June 18, 2007

Hidden Burne–Jones

lucretia

The Hidden Burne-Jones exhibition, on at the Birmingham Museum and Art Gallery until July 1st, is definitely worth visiting. I’ve always admired Burne Jones and to see his finished paintings alongside his preliminary sketches heightened my interest in his work. I was especially interesting to see his designs for stained glass windows and tapestries. The size these images in which numerous symbolic meanings could be identified were fascinating.

Nonetheless, I found the most remarkable aspect of Burne-Jones’ work, as displayed in this exhibition, in his depictions of garments. Revealing as well as concealing features of the body, his numerous studies of various forms of drapery highlight the ways in which the garments which appear in his final masterpieces were carefully thought out.

Since I have recently been writing about Christina Rossetti’s 1858 poem entitled, ‘“Rivals”: A Shadow of Dorothea,’ it was interesting to see Burne-Jones’ depictions of the legend which relates how St Dorothea, in AD 303, was mocked on the way to her execution by a young man, Theophilus who had heard her say she would soon be in a garden. He asked her to send him fruits from her ‘garden.’ When Dorothea subsequently knelt to pray, a child-like angel came with a basket of roses and apples, which Dorothea asked to be sent to Theophilus. He was converted to Christianity and later became a Christian martyr (Christina Rossetti: The Complete Poems [London: Penguin, 2001], 1139). In Burne-Jones’ sketches of the scene with the dead Dorothea wrapped in her shroud, Theophilus looking down upon the numerous mourners gathered beneath his house, and the child-like angel standing beside him, the focus on the folds of drapery is highly wrought.

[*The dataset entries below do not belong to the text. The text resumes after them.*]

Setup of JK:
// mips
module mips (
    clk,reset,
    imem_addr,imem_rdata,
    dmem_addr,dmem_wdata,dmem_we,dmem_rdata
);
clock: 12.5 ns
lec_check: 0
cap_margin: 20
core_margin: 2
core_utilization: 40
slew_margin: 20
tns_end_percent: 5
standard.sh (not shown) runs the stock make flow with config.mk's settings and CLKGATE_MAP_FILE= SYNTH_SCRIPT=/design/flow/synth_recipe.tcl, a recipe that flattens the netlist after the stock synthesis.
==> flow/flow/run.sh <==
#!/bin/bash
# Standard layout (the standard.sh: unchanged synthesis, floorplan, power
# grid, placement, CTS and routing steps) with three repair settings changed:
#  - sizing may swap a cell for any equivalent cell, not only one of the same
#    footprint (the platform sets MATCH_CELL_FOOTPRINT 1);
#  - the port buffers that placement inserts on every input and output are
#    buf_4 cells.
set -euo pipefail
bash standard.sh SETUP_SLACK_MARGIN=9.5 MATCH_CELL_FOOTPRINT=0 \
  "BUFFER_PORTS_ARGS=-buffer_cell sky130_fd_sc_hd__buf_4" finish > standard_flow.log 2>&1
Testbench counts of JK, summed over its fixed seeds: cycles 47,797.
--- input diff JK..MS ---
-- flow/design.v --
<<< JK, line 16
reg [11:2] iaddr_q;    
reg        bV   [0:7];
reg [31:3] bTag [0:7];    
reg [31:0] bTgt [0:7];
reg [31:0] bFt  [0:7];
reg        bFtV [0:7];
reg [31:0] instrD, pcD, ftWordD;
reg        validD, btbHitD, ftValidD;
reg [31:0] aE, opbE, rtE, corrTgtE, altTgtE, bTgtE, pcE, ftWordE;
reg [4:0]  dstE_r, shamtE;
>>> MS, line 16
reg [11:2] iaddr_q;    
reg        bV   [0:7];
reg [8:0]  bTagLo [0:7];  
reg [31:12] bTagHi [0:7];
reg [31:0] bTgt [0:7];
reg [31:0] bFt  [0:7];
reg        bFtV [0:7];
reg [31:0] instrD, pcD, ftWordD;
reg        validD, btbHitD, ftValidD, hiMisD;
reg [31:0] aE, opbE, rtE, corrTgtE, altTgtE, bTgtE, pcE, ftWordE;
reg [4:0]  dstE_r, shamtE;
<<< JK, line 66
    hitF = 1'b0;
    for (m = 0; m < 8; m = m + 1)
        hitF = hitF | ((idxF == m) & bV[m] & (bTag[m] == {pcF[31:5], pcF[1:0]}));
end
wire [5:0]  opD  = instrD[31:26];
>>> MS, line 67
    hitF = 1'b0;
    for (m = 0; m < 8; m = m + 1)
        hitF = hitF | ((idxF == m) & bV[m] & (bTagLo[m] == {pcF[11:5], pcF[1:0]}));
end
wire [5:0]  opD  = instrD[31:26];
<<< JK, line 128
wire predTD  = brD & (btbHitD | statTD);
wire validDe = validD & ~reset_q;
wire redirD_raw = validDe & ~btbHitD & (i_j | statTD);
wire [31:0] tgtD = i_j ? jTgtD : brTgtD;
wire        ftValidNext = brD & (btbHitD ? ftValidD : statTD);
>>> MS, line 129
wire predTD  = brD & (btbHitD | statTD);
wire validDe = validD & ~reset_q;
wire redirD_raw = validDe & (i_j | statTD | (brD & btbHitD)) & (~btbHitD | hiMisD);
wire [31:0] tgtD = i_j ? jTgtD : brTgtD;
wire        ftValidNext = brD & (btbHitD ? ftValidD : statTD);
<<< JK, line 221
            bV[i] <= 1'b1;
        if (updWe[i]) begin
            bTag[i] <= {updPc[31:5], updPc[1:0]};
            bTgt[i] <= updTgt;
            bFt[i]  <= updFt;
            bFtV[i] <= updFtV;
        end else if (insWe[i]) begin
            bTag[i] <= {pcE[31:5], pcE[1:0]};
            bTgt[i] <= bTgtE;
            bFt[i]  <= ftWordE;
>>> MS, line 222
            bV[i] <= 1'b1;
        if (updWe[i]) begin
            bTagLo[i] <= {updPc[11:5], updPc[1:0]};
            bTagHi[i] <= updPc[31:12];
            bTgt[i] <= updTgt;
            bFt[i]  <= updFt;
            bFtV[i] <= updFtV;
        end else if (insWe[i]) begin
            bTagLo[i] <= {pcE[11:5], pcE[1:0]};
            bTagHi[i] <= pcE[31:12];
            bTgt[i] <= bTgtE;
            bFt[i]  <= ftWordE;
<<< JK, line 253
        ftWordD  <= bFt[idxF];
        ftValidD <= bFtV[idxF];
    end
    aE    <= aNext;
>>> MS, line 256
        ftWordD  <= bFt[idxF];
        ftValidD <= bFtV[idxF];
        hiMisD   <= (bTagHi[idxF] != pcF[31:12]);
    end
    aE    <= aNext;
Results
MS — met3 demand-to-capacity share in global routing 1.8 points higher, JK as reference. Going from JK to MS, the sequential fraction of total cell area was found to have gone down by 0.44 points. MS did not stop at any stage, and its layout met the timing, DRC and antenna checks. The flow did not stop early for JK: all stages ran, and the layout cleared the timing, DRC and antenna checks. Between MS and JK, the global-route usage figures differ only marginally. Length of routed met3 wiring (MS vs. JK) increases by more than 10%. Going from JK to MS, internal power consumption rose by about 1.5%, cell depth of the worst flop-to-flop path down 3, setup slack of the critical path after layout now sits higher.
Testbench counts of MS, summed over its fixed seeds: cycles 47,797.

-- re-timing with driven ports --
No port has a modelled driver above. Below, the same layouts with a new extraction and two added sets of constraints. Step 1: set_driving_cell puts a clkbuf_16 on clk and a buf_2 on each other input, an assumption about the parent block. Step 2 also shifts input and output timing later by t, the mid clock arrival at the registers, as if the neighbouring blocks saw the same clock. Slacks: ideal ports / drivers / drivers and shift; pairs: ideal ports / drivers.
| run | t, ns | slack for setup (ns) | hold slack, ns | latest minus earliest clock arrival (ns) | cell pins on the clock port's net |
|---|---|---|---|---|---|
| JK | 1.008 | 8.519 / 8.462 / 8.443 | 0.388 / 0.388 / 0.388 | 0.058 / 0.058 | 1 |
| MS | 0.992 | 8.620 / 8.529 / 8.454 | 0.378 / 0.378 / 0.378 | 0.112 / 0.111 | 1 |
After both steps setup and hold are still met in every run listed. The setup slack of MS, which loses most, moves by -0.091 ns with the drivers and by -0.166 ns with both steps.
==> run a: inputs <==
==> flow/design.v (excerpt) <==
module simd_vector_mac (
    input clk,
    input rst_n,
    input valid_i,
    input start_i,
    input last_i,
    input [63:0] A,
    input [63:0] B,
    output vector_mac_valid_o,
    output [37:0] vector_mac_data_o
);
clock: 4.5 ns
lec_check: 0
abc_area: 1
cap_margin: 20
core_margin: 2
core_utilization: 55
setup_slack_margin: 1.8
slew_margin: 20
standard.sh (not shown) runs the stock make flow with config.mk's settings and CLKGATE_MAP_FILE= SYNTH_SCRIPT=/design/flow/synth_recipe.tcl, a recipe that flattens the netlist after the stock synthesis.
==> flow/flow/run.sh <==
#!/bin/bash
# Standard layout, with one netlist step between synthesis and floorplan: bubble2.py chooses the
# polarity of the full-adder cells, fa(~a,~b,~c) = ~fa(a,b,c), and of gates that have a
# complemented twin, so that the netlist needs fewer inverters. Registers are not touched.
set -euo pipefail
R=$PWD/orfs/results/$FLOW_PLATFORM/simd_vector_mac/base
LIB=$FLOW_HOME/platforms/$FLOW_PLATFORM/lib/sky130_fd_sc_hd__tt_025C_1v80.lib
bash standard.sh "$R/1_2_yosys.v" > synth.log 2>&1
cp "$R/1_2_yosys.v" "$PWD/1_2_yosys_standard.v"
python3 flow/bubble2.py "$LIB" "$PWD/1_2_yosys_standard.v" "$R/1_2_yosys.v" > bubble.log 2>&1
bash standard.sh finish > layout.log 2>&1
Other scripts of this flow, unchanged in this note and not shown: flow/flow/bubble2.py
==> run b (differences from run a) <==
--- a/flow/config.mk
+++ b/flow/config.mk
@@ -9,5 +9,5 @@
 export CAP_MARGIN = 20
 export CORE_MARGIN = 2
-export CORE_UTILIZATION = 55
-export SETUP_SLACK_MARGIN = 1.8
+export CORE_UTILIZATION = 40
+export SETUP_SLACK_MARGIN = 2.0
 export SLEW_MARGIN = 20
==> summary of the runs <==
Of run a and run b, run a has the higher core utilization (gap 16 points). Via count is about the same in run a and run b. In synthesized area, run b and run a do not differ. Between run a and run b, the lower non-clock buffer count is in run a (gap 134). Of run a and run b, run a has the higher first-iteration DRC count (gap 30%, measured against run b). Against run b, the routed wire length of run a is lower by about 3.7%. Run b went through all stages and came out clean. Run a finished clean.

Alongside many of the works on permanent display in the Museum, such as two of the four ‘Pygmalion and the Image’ paintings, Burne-Jones’ sketches were on display. Like those of the legend of St Dorothea these sketches help trace Burne-Jones’ composition processes and enable a deeper understanding of his final works.

Since visiting the exhibition last month, I’ve found the Burne-Jones resource site accompanies it a very useful resource.